■ WHAT IS NEEDED ■
What do the lines from the top of the data through the line with "bit3_data_buffer <= 0;" say? Quote them exactly and include both ends.

Records from a data source:
┏━━

alpha:
==> flow/design.v <==
module DataAggregator(
           clk, reset, bit1, bit2, bit3, bit4, read_index_yaxis, read_index_xaxis,
           out_data_yaxis, out_data_xaxis, finished
       );
localparam MODE_WAIT_START = 0;
localparam MODE_WAIT_CHANNEL = 1;
localparam MODE_WAIT_DATA = 2;
localparam MODE_ASSIGN_DATA = 3;
input clk, reset;
input bit1, bit2, bit3, bit4;  
input [6:0] read_index_yaxis, read_index_xaxis;
output [15:0] out_data_yaxis;  
output [15:0] out_data_xaxis;  
output finished;
reg [15:0] data_yaxis [0:127];
reg [15:0] data_xaxis [0:127];
reg [15:0] bit1_data_buffer, bit2_data_buffer, bit3_data_buffer, bit4_data_buffer;
reg [3:0] bit1_data_buffer_index, bit2_data_buffer_index, bit3_data_buffer_index, bit4_data_buffer_index;
reg [4:0] data_index_yaxis1, data_index_yaxis2, data_index_yaxis3, data_index_yaxis4;
reg [4:0] data_index_xaxis1, data_index_xaxis2, data_index_xaxis3, data_index_xaxis4;
reg data_yaxis1_valid, data_yaxis2_valid, data_yaxis3_valid, data_yaxis4_valid;
reg data_xaxis1_valid, data_xaxis2_valid, data_xaxis3_valid, data_xaxis4_valid;
reg channel_bit1, channel_bit2, channel_bit3, channel_bit4;
reg [1:0] mode_bit1, mode_bit2, mode_bit3, mode_bit4;
wire data_yaxis_valid, data_xaxis_valid;
integer i;
always @(posedge clk) begin
    if (reset) begin
        for (i = 0; i < 128; i = i + 1) begin
            data_yaxis[i] <= 0;
            data_xaxis[i] <= 0;
        end
        bit1_data_buffer <= 0;
        bit2_data_buffer <= 0;
        bit3_data_buffer <= 0;
        bit4_data_buffer <= 0;
        bit1_data_buffer_index <= 0;
        bit2_data_buffer_index <= 0;
        bit3_data_buffer_index <= 0;
        bit4_data_buffer_index <= 0;
        data_index_yaxis1 <= 31;
        data_index_yaxis2 <= 31;
        data_index_yaxis3 <= 31;
        data_index_yaxis4 <= 31;
        data_index_xaxis1 <= 31;
        data_index_xaxis2 <= 31;
        data_index_xaxis3 <= 31;
        data_index_xaxis4 <= 31;
        data_yaxis1_valid <= 0;
        data_yaxis2_valid <= 0;
        data_yaxis3_valid <= 0;
        data_yaxis4_valid <= 0;
        data_xaxis1_valid <= 0;
        data_xaxis2_valid <= 0;
        data_xaxis3_valid <= 0;
        data_xaxis4_valid <= 0;
        channel_bit1 <= 0;
        channel_bit2 <= 0;
        channel_bit3 <= 0;
        channel_bit4 <= 0;
        mode_bit1 <= MODE_WAIT_START;
        mode_bit2 <= MODE_WAIT_START;
        mode_bit3 <= MODE_WAIT_START;
        mode_bit4 <= MODE_WAIT_START;
    end else begin
        if (mode_bit1 == MODE_WAIT_START) begin
            if (bit1) begin
                mode_bit1 <= MODE_WAIT_CHANNEL;
            end
        end else if (mode_bit1 == MODE_WAIT_CHANNEL) begin
            channel_bit1 <= bit1;
            mode_bit1 <= MODE_WAIT_DATA;
            bit1_data_buffer_index <= 15;
        end else if (mode_bit1 == MODE_WAIT_DATA) begin
            bit1_data_buffer[bit1_data_buffer_index] <= bit1;
            if (bit1_data_buffer_index >= 1) begin
                bit1_data_buffer_index <= bit1_data_buffer_index - 1;
            end else begin
                mode_bit1 <= MODE_ASSIGN_DATA;
            end
        end else if (mode_bit1 == MODE_ASSIGN_DATA) begin
            mode_bit1 <= MODE_WAIT_START;
            if (channel_bit1 == 0) begin  
                data_yaxis[data_index_yaxis1] <= bit1_data_buffer;
                if (data_index_yaxis1 >= 1) begin
                    data_index_yaxis1 <= data_index_yaxis1 - 1;
                    data_yaxis1_valid <= 0;
                end else begin
                    data_index_yaxis1 <= 31;
                    data_yaxis1_valid <= 1;
                end
            end else begin  
                data_yaxis[32 + data_index_yaxis2] <= bit1_data_buffer;
                if (data_index_yaxis2 >= 1) begin
                    data_index_yaxis2 <= data_index_yaxis2 - 1;
                    data_yaxis2_valid <= 0;
                end else begin
                    data_index_yaxis2 <= 31;
                    data_yaxis2_valid <= 1;
                end
            end
        end
        if (mode_bit2 == MODE_WAIT_START) begin
            if (bit2) begin
                mode_bit2 <= MODE_WAIT_CHANNEL;
            end
        end else if (mode_bit2 == MODE_WAIT_CHANNEL) begin
            channel_bit2 <= bit2;
            mode_bit2 <= MODE_WAIT_DATA;
            bit2_data_buffer_index <= 15;
        end else if (mode_bit2 == MODE_WAIT_DATA) begin
            bit2_data_buffer[bit2_data_buffer_index] <= bit2;
            if (bit2_data_buffer_index >= 1) begin
                bit2_data_buffer_index <= bit2_data_buffer_index - 1;
            end else begin
                mode_bit2 <= MODE_ASSIGN_DATA;
            end
        end else if (mode_bit2 == MODE_ASSIGN_DATA) begin
            mode_bit2 <= MODE_WAIT_START;
            if (channel_bit2 == 0) begin  
                data_yaxis[64 + data_index_yaxis3] <= bit2_data_buffer;
                if (data_index_yaxis3 >= 1) begin
                    data_index_yaxis3 <= data_index_yaxis3 - 1;
                    data_yaxis3_valid <= 0;
                end else begin
                    data_index_yaxis3 <= 31;
                    data_yaxis3_valid <= 1;
                end
            end else begin  
                data_yaxis[96 + data_index_yaxis4] <= bit2_data_buffer;
                if (data_index_yaxis4 >= 1) begin
                    data_index_yaxis4 <= data_index_yaxis4 - 1;
                    data_yaxis4_valid <= 0;
                end else begin
                    data_index_yaxis4 <= 31;
                    data_yaxis4_valid <= 1;
                end
            end
        end
        if (mode_bit3 == MODE_WAIT_START) begin
            if (bit3) begin
                mode_bit3 <= MODE_WAIT_CHANNEL;
            end
        end else if (mode_bit3 == MODE_WAIT_CHANNEL) begin
            channel_bit3 <= bit3;
            mode_bit3 <= MODE_WAIT_DATA;
            bit3_data_buffer_index <= 15;
        end else if (mode_bit3 == MODE_WAIT_DATA) begin
            bit3_data_buffer[bit3_data_buffer_index] <= bit3;
            if (bit3_data_buffer_index >= 1) begin
                bit3_data_buffer_index <= bit3_data_buffer_index - 1;
            end else begin
                mode_bit3 <= MODE_ASSIGN_DATA;
            end
        end else if (mode_bit3 == MODE_ASSIGN_DATA) begin
            mode_bit3 <= MODE_WAIT_START;
            if (channel_bit3 == 0) begin  
                data_xaxis[data_index_xaxis1] <= bit3_data_buffer;
                if (data_index_xaxis1 >= 1) begin
                    data_index_xaxis1 <= data_index_xaxis1 - 1;
                    data_xaxis1_valid <= 0;
                end else begin
                    data_index_xaxis1 <= 31;
                    data_xaxis1_valid <= 1;
                end
            end else begin  
                data_xaxis[32 + data_index_xaxis2] <= bit3_data_buffer;
                if (data_index_xaxis2 >= 1) begin
                    data_index_xaxis2 <= data_index_xaxis2 - 1;
                    data_xaxis2_valid <= 0;
                end else begin
                    data_index_xaxis2 <= 31;
                    data_xaxis2_valid <= 1;
                end
            end
        end
        if (mode_bit4 == MODE_WAIT_START) begin
            if (bit4) begin
                mode_bit4 <= MODE_WAIT_CHANNEL;
            end
        end else if (mode_bit4 == MODE_WAIT_CHANNEL) begin
            channel_bit4 <= bit4;
            mode_bit4 <= MODE_WAIT_DATA;
            bit4_data_buffer_index <= 15;
        end else if (mode_bit4 == MODE_WAIT_DATA) begin
            bit4_data_buffer[bit4_data_buffer_index] <= bit4;
            if (bit4_data_buffer_index >= 1) begin
                bit4_data_buffer_index <= bit4_data_buffer_index - 1;
            end else begin
                mode_bit4 <= MODE_ASSIGN_DATA;
            end
        end else if (mode_bit4 == MODE_ASSIGN_DATA) begin
            mode_bit4 <= MODE_WAIT_START;
            if (channel_bit4 == 0) begin  
                data_xaxis[64 + data_index_xaxis3] <= bit4_data_buffer;
                if (data_index_xaxis3 >= 1) begin
                    data_index_xaxis3 <= data_index_xaxis3 - 1;
                    data_xaxis3_valid <= 0;
                end else begin
                    data_index_xaxis3 <= 31;
                    data_xaxis3_valid <= 1;
                end
            end else begin  
                data_xaxis[96 + data_index_xaxis4] <= bit4_data_buffer;
                if (data_index_xaxis4 >= 1) begin
                    data_index_xaxis4 <= data_index_xaxis4 - 1;
                    data_xaxis4_valid <= 0;
                end else begin
                    data_index_xaxis4 <= 31;
                    data_xaxis4_valid <= 1;
                end
            end
        end
    end
end
assign out_data_yaxis = data_yaxis[read_index_yaxis];
assign out_data_xaxis = data_xaxis[read_index_xaxis];
assign data_yaxis_valid = (data_yaxis1_valid && data_yaxis2_valid && data_yaxis3_valid && data_yaxis4_valid);
assign data_xaxis_valid = (data_xaxis1_valid && data_xaxis2_valid && data_xaxis3_valid && data_xaxis4_valid);
assign finished = (data_yaxis_valid && data_xaxis_valid);
endmodule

┗━━

■ ANSWER AREA ■
alpha:
==> flow/design.v <==
module DataAggregator(
           clk, reset, bit1, bit2, bit3, bit4, read_index_yaxis, read_index_xaxis,
           out_data_yaxis, out_data_xaxis, finished
       );
localparam MODE_WAIT_START = 0;
localparam MODE_WAIT_CHANNEL = 1;
localparam MODE_WAIT_DATA = 2;
localparam MODE_ASSIGN_DATA = 3;
input clk, reset;
input bit1, bit2, bit3, bit4;  
input [6:0] read_index_yaxis, read_index_xaxis;
output [15:0] out_data_yaxis;  
output [15:0] out_data_xaxis;  
output finished;
reg [15:0] data_yaxis [0:127];
reg [15:0] data_xaxis [0:127];
reg [15:0] bit1_data_buffer, bit2_data_buffer, bit3_data_buffer, bit4_data_buffer;
reg [3:0] bit1_data_buffer_index, bit2_data_buffer_index, bit3_data_buffer_index, bit4_data_buffer_index;
reg [4:0] data_index_yaxis1, data_index_yaxis2, data_index_yaxis3, data_index_yaxis4;
reg [4:0] data_index_xaxis1, data_index_xaxis2, data_index_xaxis3, data_index_xaxis4;
reg data_yaxis1_valid, data_yaxis2_valid, data_yaxis3_valid, data_yaxis4_valid;
reg data_xaxis1_valid, data_xaxis2_valid, data_xaxis3_valid, data_xaxis4_valid;
reg channel_bit1, channel_bit2, channel_bit3, channel_bit4;
reg [1:0] mode_bit1, mode_bit2, mode_bit3, mode_bit4;
wire data_yaxis_valid, data_xaxis_valid;
integer i;
always @(posedge clk) begin
    if (reset) begin
        for (i = 0; i < 128; i = i + 1) begin
            data_yaxis[i] <= 0;
            data_xaxis[i] <= 0;
        end
        bit1_data_buffer <= 0;
        bit2_data_buffer <= 0;
        bit3_data_buffer <= 0;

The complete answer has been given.